What is required
Filter the listing below down to the lines with the word "detailed" and copy those.
● ● ● ● ● ● ●
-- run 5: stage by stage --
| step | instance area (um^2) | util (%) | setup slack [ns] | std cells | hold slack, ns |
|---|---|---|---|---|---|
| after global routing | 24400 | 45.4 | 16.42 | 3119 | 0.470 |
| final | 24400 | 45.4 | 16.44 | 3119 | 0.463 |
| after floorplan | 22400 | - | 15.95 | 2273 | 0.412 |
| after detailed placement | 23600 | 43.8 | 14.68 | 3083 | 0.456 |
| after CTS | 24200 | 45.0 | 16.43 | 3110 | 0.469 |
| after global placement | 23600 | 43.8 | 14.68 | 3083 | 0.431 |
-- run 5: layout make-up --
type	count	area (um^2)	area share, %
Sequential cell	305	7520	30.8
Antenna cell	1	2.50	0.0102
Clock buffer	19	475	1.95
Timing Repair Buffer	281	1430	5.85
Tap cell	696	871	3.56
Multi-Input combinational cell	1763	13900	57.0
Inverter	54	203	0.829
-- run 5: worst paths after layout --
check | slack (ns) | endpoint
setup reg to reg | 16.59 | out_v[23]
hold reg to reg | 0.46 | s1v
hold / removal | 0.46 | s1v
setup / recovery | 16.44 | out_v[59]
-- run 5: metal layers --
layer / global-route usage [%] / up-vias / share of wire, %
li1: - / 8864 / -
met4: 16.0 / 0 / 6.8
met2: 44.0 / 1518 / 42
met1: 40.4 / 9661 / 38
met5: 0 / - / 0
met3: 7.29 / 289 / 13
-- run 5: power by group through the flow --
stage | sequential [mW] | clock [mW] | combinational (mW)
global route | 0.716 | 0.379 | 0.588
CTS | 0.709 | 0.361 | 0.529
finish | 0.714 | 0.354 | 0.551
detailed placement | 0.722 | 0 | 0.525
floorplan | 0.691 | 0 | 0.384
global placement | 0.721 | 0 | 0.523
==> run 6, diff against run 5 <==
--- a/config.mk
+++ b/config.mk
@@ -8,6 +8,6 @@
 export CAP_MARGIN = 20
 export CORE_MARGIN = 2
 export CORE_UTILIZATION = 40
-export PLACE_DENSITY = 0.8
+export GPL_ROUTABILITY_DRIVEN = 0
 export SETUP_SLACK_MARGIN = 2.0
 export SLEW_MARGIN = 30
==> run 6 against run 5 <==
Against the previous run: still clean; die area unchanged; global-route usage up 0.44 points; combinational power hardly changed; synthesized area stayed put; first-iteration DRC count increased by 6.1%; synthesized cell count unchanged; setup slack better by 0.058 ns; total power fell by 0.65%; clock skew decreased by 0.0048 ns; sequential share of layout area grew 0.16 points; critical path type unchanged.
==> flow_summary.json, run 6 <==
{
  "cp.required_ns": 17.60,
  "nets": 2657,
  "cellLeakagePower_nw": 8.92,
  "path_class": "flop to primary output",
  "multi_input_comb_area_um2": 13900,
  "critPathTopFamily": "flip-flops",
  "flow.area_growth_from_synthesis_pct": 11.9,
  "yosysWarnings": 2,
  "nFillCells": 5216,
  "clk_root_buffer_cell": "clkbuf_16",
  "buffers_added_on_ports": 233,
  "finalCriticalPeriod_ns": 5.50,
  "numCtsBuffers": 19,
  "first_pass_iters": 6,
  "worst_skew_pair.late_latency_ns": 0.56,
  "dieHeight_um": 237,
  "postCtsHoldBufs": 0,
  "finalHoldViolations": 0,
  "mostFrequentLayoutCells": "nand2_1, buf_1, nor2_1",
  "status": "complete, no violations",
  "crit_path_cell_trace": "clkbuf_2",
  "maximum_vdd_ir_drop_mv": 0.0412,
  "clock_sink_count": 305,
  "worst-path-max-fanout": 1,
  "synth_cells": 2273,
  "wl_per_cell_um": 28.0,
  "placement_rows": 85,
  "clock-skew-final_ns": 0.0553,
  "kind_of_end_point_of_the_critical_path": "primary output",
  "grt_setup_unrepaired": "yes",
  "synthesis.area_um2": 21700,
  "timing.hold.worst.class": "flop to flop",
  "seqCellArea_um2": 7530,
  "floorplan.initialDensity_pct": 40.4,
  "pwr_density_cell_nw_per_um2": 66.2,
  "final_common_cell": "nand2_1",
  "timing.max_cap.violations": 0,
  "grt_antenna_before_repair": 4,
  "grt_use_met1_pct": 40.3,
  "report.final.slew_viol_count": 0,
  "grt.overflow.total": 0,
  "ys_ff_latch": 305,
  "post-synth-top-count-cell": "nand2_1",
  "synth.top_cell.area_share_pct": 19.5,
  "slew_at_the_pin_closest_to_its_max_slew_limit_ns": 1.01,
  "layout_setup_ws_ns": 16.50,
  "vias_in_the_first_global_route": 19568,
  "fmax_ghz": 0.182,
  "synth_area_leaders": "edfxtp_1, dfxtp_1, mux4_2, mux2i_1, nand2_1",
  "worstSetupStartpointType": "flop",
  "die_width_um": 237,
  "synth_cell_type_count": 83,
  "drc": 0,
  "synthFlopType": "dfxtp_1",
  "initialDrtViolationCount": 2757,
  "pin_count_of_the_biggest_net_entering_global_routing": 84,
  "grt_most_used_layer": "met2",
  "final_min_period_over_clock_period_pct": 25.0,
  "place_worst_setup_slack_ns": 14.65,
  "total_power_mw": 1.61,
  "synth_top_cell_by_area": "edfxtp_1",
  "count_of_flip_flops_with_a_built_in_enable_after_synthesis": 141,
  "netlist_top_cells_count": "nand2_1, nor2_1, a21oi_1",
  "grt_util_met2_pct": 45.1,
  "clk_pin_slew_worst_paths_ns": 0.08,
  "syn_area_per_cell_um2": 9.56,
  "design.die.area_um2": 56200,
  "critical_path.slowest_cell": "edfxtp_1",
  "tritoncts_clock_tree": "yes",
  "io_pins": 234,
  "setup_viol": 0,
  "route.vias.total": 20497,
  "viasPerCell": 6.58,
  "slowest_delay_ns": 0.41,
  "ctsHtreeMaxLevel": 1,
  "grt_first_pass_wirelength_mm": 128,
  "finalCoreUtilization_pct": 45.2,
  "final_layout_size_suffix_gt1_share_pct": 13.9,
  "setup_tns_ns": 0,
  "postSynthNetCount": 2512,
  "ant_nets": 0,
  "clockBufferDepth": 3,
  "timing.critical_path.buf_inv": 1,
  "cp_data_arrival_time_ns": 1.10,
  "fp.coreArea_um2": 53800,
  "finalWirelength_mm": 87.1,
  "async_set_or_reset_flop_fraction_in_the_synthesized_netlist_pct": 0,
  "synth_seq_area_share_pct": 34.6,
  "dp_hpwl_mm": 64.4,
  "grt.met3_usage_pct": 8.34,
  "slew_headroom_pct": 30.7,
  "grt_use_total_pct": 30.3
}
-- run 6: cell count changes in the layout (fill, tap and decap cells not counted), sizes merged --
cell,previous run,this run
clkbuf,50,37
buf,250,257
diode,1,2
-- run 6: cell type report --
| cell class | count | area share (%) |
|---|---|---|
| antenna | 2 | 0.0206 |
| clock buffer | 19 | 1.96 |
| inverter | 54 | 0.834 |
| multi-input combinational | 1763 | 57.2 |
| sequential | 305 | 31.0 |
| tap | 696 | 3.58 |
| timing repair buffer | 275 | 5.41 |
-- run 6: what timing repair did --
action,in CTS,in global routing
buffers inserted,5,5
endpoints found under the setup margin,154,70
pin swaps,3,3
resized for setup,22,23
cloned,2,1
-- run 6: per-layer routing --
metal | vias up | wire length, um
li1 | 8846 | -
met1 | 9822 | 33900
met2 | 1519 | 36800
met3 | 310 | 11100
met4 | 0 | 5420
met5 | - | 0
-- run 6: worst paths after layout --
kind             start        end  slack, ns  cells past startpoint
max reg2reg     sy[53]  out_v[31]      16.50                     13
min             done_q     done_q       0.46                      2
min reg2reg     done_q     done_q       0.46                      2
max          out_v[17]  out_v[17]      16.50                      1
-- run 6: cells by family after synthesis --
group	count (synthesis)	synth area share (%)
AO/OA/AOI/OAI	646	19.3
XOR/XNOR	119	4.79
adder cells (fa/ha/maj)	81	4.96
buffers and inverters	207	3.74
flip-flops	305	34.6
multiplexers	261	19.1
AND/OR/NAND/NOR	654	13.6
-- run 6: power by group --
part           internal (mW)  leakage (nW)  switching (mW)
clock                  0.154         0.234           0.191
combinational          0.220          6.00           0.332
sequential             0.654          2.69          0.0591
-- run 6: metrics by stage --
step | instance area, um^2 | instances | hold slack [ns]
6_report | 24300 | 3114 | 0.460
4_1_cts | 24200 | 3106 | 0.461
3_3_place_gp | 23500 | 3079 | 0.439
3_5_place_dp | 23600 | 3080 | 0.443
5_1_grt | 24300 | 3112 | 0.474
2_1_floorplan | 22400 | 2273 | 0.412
This is an optimization exercise on Yosys and OpenROAD, whose aim is small area, a short achievable clock period and few clock cycles per item, not a production implementation.

==> 01-25: inputs <==
// plate_compose
module plate_compose (
    input  wire        clk,
    input  wire        rst,           
    input  wire        in_valid,
    output wire        in_ready,
    input  wire        in_first,      
    input  wire        in_last,       
    input  wire [1:0]  in_mode,       
    input  wire [15:0] in_opac,       
    input  wire        in_has_alpha,  
    input  wire [15:0] in_alpha,      
    input  wire [15:0] in_s0,         
    input  wire [15:0] in_s1,         
    input  wire [15:0] in_s2,         
    output wire        out_valid,
    input  wire        out_ready,
    output wire [15:0] out_c0,
    output wire [15:0] out_c1,
    output wire [15:0] out_c2
);
==> module plate_compose, before the edit <==
module plate_compose (
    input  wire        clk,
    input  wire        rst,           
    input  wire        in_valid,
    output wire        in_ready,
    input  wire        in_first,      
    input  wire        in_last,       
    input  wire [1:0]  in_mode,       
    input  wire [15:0] in_opac,       
    input  wire        in_has_alpha,  
    input  wire [15:0] in_alpha,      
    input  wire [15:0] in_s0,         
    input  wire [15:0] in_s1,         
    input  wire [15:0] in_s2,         
    output wire        out_valid,
    input  wire        out_ready,
    output wire [15:0] out_c0,
    output wire [15:0] out_c1,
    output wire [15:0] out_c2
);
    localparam [1:0] M_OVER = 2'd0, M_ADD = 2'd1, M_MAX = 2'd2, M_MUL = 2'd3;
    reg        rdy;                    
    reg        park;                   
    reg        o_v;                    
    reg [47:0] o;                      
    reg        r0_v, r0_first, r0_last, r0_ha;
    reg [1:0]  r0_mode;
    reg [15:0] r0_opac, r0_alpha;
    reg [47:0] r0_s;
    reg        s1_v, s1_first, s1_last;
    reg [1:0]  s1_mode;
    reg [15:0] s1_al;
    reg [47:0] s1_s;
    reg        s2_v, s2_last, s2_first;
    reg        s2_max, s2_mul;
    reg [15:0] s2_k;                   
    reg [47:0] s2_pre;
    reg [47:0] v;
    wire acc  = in_valid & rdy;
    wire hold = park;
    wire [15:0] al_m;
    plate_lmul u_al (.a(r0_alpha), .b(r0_opac), .r(al_m));
    wire [15:0] al_n = r0_first ? 16'hFFFF : (r0_ha ? al_m : r0_opac);
    wire        inv_s = (s1_mode == M_MUL) & ~s1_first;
    wire [47:0] s_x   = inv_s ? ~s1_s : s1_s;
    wire [47:0] pre_n;
    plate_lmul u_p0 (.a(s_x[15:0]),  .b(s1_al), .r(pre_n[15:0]));
    plate_lmul u_p1 (.a(s_x[31:16]), .b(s1_al), .r(pre_n[31:16]));
    plate_lmul u_p2 (.a(s_x[47:32]), .b(s1_al), .r(pre_n[47:32]));
    wire [47:0] res;
    genvar c;
    generate for (c = 0; c < 3; c = c + 1) begin : ch
        wire [15:0] u   = v[16*c +: 16];
        wire [15:0] pre = s2_pre[16*c +: 16];
        wire [15:0] k   = s2_mul ? ~pre : s2_k;
        wire [15:0] bn  = s2_mul ? 16'hFFFF : ~pre;
        wire [16:0] sum;
        plate_lmul_acc u_acc (.a(u), .b(k), .bn(bn), .r(sum));
        wire [15:0] bl  = sum[16] ? 16'hFFFF : sum[15:0];
        assign res[16*c +: 16] = s2_max ? ((u > pre) ? u : pre) : bl;
    end endgenerate
    wire fin    = s2_v & s2_last & ~hold;      
    wire o_free = ~o_v | out_ready;
    assign in_ready  = rdy;
    assign out_valid = o_v;
    assign out_c0 = o[15:0];
    assign out_c1 = o[31:16];
    assign out_c2 = o[47:32];
    always @(posedge clk) begin
        if (!hold) begin
            r0_first <= in_first;  r0_last <= in_last;  r0_mode <= in_mode;
            r0_ha <= in_has_alpha;  r0_opac <= in_opac;  r0_alpha <= in_alpha;
            r0_s <= {in_s2, in_s1, in_s0};
            s1_first <= r0_first;  s1_last <= r0_last;  s1_mode <= r0_mode;
            s1_al <= al_n;  s1_s <= r0_s;
            s2_first <= s1_first;  s2_last <= s1_last;
            s2_max  <= ~s1_first & (s1_mode == M_MAX);
            s2_mul  <= ~s1_first & (s1_mode == M_MUL);
            s2_k    <= s1_first ? 16'h0000 :
                       (s1_mode == M_OVER) ? ~s1_al : 16'hFFFF;
            s2_pre  <= pre_n;
            if (s2_v) v <= res;
        end
        if (hold ? out_ready : (fin & o_free))
            o <= hold ? v : res;
        if (rst) begin
            rdy <= 1'b1;  park <= 1'b0;  o_v <= 1'b0;
            r0_v <= 1'b0;  s1_v <= 1'b0;  s2_v <= 1'b0;
        end else begin
            if (!hold) begin
                r0_v <= acc;  s1_v <= r0_v;  s2_v <= s1_v;
            end
            if (hold) begin
                park <= ~out_ready;
                rdy  <= out_ready;
            end else begin
                park <= fin & ~o_free;
                rdy  <= ~(fin & ~o_free);
                if (fin) o_v <= 1'b1;
                else if (out_ready) o_v <= 1'b0;
            end
        end
    end
endmodule
make LEC_CHECK=0 CAP_MARGIN=20 CORE_MARGIN=2 CORE_UTILIZATION=40 PLACE_DENSITY=0.6 SLEW_MARGIN=20 SYNTH_HIERARCHICAL=1 SYNTH_MINIMUM_KEEP_SIZE=0 finish   # period 40.0 ns
run.sh (not shown) runs the stock make flow with config.mk's settings and CLKGATE_MAP_FILE= SYNTH_SCRIPT=/design/flow/synth_recipe.tcl, a recipe that flattens the netlist after the stock synthesis.
==> inputs of 04-14, as changes to 01-25 <==
--- a/flow/design.v
+++ b/flow/design.v
@@ -33,7 +33,7 @@
     reg [47:0] s1_s;
     reg        s2_v, s2_last, s2_first;
-    reg        s2_max, s2_mul;
-    reg [15:0] s2_k;                   
-    reg [47:0] s2_pre;
+    reg        s2_max;
+    reg [47:0] s2_k;                   
+    reg [47:0] s2_bn;                  
     reg [47:0] v;
     wire acc  = in_valid & rdy;
@@ -42,17 +42,20 @@
     plate_lmul u_al (.a(r0_alpha), .b(r0_opac), .r(al_m));
     wire [15:0] al_n = r0_first ? 16'hFFFF : (r0_ha ? al_m : r0_opac);
-    wire        inv_s = (s1_mode == M_MUL) & ~s1_first;
-    wire [47:0] s_x   = inv_s ? ~s1_s : s1_s;
     wire [47:0] pre_n;
-    plate_lmul u_p0 (.a(s_x[15:0]),  .b(s1_al), .r(pre_n[15:0]));
-    plate_lmul u_p1 (.a(s_x[31:16]), .b(s1_al), .r(pre_n[31:16]));
-    plate_lmul u_p2 (.a(s_x[47:32]), .b(s1_al), .r(pre_n[47:32]));
+    plate_lmul u_p0 (.a(s1_s[15:0]),  .b(s1_al), .r(pre_n[15:0]));
+    plate_lmul u_p1 (.a(s1_s[31:16]), .b(s1_al), .r(pre_n[31:16]));
+    plate_lmul u_p2 (.a(s1_s[47:32]), .b(s1_al), .r(pre_n[47:32]));
+    wire        s1_mul = (s1_mode == M_MUL) & ~s1_first;
+    wire [15:0] k_com  = s1_first ? 16'h0000 :
+                         (s1_mode == M_OVER) ? ~s1_al : 16'hFFFF;
+    wire [47:0] k_n    = s1_mul ? ~pre_n : {3{k_com}};
+    wire [47:0] bn_n   = s1_mul ? 48'hFFFF_FFFF_FFFF : ~pre_n;
     wire [47:0] res;
     genvar c;
     generate for (c = 0; c < 3; c = c + 1) begin : ch
         wire [15:0] u   = v[16*c +: 16];
-        wire [15:0] pre = s2_pre[16*c +: 16];
-        wire [15:0] k   = s2_mul ? ~pre : s2_k;
-        wire [15:0] bn  = s2_mul ? 16'hFFFF : ~pre;
+        wire [15:0] k   = s2_k[16*c +: 16];
+        wire [15:0] bn  = s2_bn[16*c +: 16];
+        wire [15:0] pre = ~bn;
         wire [16:0] sum;
         plate_lmul_acc u_acc (.a(u), .b(k), .bn(bn), .r(sum));
@@ -73,11 +76,10 @@
             r0_s <= {in_s2, in_s1, in_s0};
             s1_first <= r0_first;  s1_last <= r0_last;  s1_mode <= r0_mode;
-            s1_al <= al_n;  s1_s <= r0_s;
+            s1_al <= al_n;
+            s1_s  <= (r0_mode == M_MUL && !r0_first) ? ~r0_s : r0_s;
             s2_first <= s1_first;  s2_last <= s1_last;
             s2_max  <= ~s1_first & (s1_mode == M_MAX);
-            s2_mul  <= ~s1_first & (s1_mode == M_MUL);
-            s2_k    <= s1_first ? 16'h0000 :
-                       (s1_mode == M_OVER) ? ~s1_al : 16'hFFFF;
-            s2_pre  <= pre_n;
+            s2_k    <= k_n;
+            s2_bn   <= bn_n;
             if (s2_v) v <= res;
         end
==> summary of the runs <==
- Of 04-14 and 01-25, 04-14 has the higher sequential share of layout area (gap 1.2 points).
- Against 04-14, the via count of 01-25 is larger by 0.97%.
- Of 04-14 and 01-25, 04-14 has the higher fmax (gap 2.7%, measured against 01-25).
- Between 04-14 and 01-25, the lower global-route usage is in 04-14 (gap 0.41 points).
- Against 01-25, the worst setup slack of 04-14 is higher by 260 ps.
- Final cell count: 04-14 is smaller than 01-25 (about 0.7%).
- In 01-25 the register-to-register slack is lower than in 04-14, by 1400 ps.
- Of 01-25 and 04-14, 04-14 has the higher count of clock-buffer cells in the layout (gap 9).
- Between 01-25 and 04-14, the lower clock skew is in 01-25 (gap 18 ps).
- Of 01-25 and 04-14, 01-25 has the higher critical path depth (gap 24).
No functional check of the RTL was part of any run of this note.

==> what the ideal ports hide <==
The results above use ideal ports. As a check the final layouts listed here were re-extracted and re-timed, cells and wires unchanged.
Step 1, drivers: a clkbuf_16 drives clk and a buf_2 each remaining input, both assumed.
Step 2 times the ports against the registers' clock, not the clock port: input delays grow and output delays shrink by t, the midpoint of the rising clock arrivals with the driver on.
Three values: no drivers, after step 1, after step 2; two values: the first two.
| run | shift t [ns] | setup slack, ns | worst setup path at the end | pins driven straight from the clock port |
|---|---|---|---|---|
| 01-25 | 0.692 | 30.030 / 30.030 / 30.030 | register to register | 1 |
| 04-14 | 0.756 | 30.291 / 30.216 / 30.270 | input to register | 1 |
After both steps setup and hold are still met in every run listed. For 04-14, which loses most, drivers alone change the setup slack by -0.075 ns; drivers and shift together by -0.021 ns.
Source: an optimization exercise on an open RTL-to-GDS flow (aim: small area, a short achievable clock period and few clock cycles). Production flows keep margins and buffers that such runs may drop. Function was checked by simulation only, so behaviour that the tests miss may differ from the original.

==> flow/design.v (excerpt) <==
module nib_law (
    input  wire        clk,
    input  wire        rst,           
    input  wire        start,         
    input  wire        op_init,       
    input  wire        keep_hist,     
    input  wire        clear,         
    input  wire        outer,         
    input  wire        ff_en,
    input  wire [3:0]  outer_shift,   
    input  wire [3:0]  inner_shift,   
    input  wire [31:0] b0,
    input  wire [31:0] b1,
    input  wire [31:0] b2,
    input  wire [31:0] a1,
    input  wire [31:0] a2,
    input  wire [31:0] kp,
    input  wire [31:0] ki,
    input  wire [31:0] ff_gain,
    input  wire [31:0] d_min,
    input  wire [31:0] d_max,
    input  wire [31:0] lo,
    input  wire [31:0] hi,
    input  wire [31:0] e_o,           
    input  wire [31:0] i_set,         
    input  wire [31:0] i_n,           
    input  wire [31:0] v,             
    input  wire [31:0] vbus,          
    input  wire [19:0] period,        
    output wire        ready,
    output reg         done,
    output wire [31:0] d_out,
    output wire [19:0] on_out,
    output wire [31:0] iref_out,
    output wire [31:0] integ_out,
    output reg  [9:0]  flags
);
Size: roughly 710 I/O pins, roughly 110,000 um2 of cells after synthesis.
clock: 22.0 ns
lec_check: 0
cap_margin: 20
core_margin: 2
core_utilization: 55
place_density: 0.7
slew_margin: 20
run.sh (not shown) runs the stock make flow with config.mk's settings and CLKGATE_MAP_FILE= SYNTH_SCRIPT=/design/flow/synth_recipe.tcl, a recipe that flattens the netlist after the stock synthesis.
The starting point went through all stages and came out clean.
Testbench counts at the start, summed over its fixed seeds: cycles 34,611.
Edit:
--- a/flow/config.mk
+++ b/flow/config.mk
@@ -8,5 +8,5 @@
 export CAP_MARGIN = 20
 export CORE_MARGIN = 2
-export CORE_UTILIZATION = 55
-export PLACE_DENSITY = 0.7
+export CORE_UTILIZATION = 30
+export PLACE_DENSITY = 0.5
 export SLEW_MARGIN = 20
After rerunning:
- wire length rises by 10%
- via count falls by 4.7%
- non-clock buffer count rises by 33
- global-route usage falls by 17 points
- first-iteration DRC count falls by 28%
- clock skew falls by 0.057 ns
- utilization falls by 27 points
- sequential share of layout area falls by 0.66 points
- maximum frequency falls by 0.68%
- count of clock-buffer cells in the layout rises by 36

---

Another version of the RTL of nib_law (not shown whole).
Size in the first run: ~12000 cells after synthesis, about 710 I/O pins, roughly 110000 sq um of cells after synthesis.
Design nib_law, start of the top module:
module nib_law (
    input  wire        clk,
    input  wire        rst,           
    input  wire        start,         
    input  wire        op_init,       
    input  wire        keep_hist,     
    input  wire        clear,         
    input  wire        outer,         
    input  wire        ff_en,
    input  wire [3:0]  outer_shift,   
    input  wire [3:0]  inner_shift,   
    input  wire [31:0] b0,
    input  wire [31:0] b1,
    input  wire [31:0] b2,
    input  wire [31:0] a1,
    input  wire [31:0] a2,
    input  wire [31:0] kp,
    input  wire [31:0] ki,
    input  wire [31:0] ff_gain,
    input  wire [31:0] d_min,
    input  wire [31:0] d_max,
    input  wire [31:0] lo,
    input  wire [31:0] hi,
    input  wire [31:0] e_o,           
    input  wire [31:0] i_set,         
    input  wire [31:0] i_n,           
    input  wire [31:0] v,             
    input  wire [31:0] vbus,          
    input  wire [19:0] period,        
    output wire        ready,
    output reg         done,
    output wire [31:0] d_out,
    output wire [19:0] on_out,
    output wire [31:0] iref_out,
    output wire [31:0] integ_out,
    output reg  [9:0]  flags
);
==> flow/config.mk <==
export PLATFORM = sky130hd
export DESIGN_NAME = nib_law
export DESIGN_NICKNAME = nib_law
export VERILOG_FILES = /design/flow/design.v
export SDC_FILE = /design/flow/constraint.sdc
export NUM_CORES = 4
export LEC_CHECK = 0
export CAP_MARGIN = 20
export CORE_MARGIN = 2
export CORE_UTILIZATION = 55
export PLACE_DENSITY = 0.7
export SLEW_MARGIN = 20
==> flow/constraint.sdc <==
create_clock -name core_clock -period 22.0 [get_ports {clk}]
set_input_delay 4.4000 -clock core_clock [delete_from_list [all_inputs] [get_ports {clk}]]
set_output_delay 4.4000 -clock core_clock [all_outputs]
set_load 0.01 [all_outputs]
Testbench counts at the start, summed over its fixed seeds: cycles 34,611.
Then changed:
- CORE_UTILIZATION: 55 -> 30
- PLACE_DENSITY: 0.7 -> 0.5
Setup slack gains 0.49 ns.
Hold slack barely changes.
Global-route usage drops by 19 points.

==> separate check: timing with driven ports <==
The results above use ideal ports. As a check the final layouts listed here were re-extracted and re-timed, cells and wires unchanged. Step 1: set_driving_cell puts a clkbuf_16 on clk and a buf_2 on each other input, an assumption about the parent block. Step 2 times the ports against the registers' clock, not the clock port: input delays grow and output delays shrink by t, the midpoint of the rising clock arrivals with the driver on. Slacks: ideal / step 1 / step 2; pairs: ideal / step 1.
| run | shift t [ns] | setup WS [ns] | hold slack, ns | clock arrival spread, ns |
|---|---|---|---|---|
| the first run of note 1 | 0.889 | 9.531 / 9.531 / 9.531 | 0.462 / 0.462 / 0.462 | 0.148 / 0.148 |
| the second run of note 1 | 0.969 | 9.445 / 9.445 / 9.445 | 0.460 / 0.460 / 0.460 | 0.091 / 0.091 |
| the first run of note 2 | 0.912 | 9.474 / 9.474 / 9.474 | 0.458 / 0.458 / 0.458 | 0.096 / 0.097 |
| the second run of note 2 | 0.932 | 9.962 / 9.962 / 9.962 | 0.459 / 0.459 / 0.459 | 0.090 / 0.089 |
After both steps setup and hold are still met in every run listed.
● ● ● ● ● ● ●
Task solution
| after detailed placement | 23600 | 43.8 | 14.68 | 3083 | 0.456 |
detailed placement | 0.722 | 0 | 0.525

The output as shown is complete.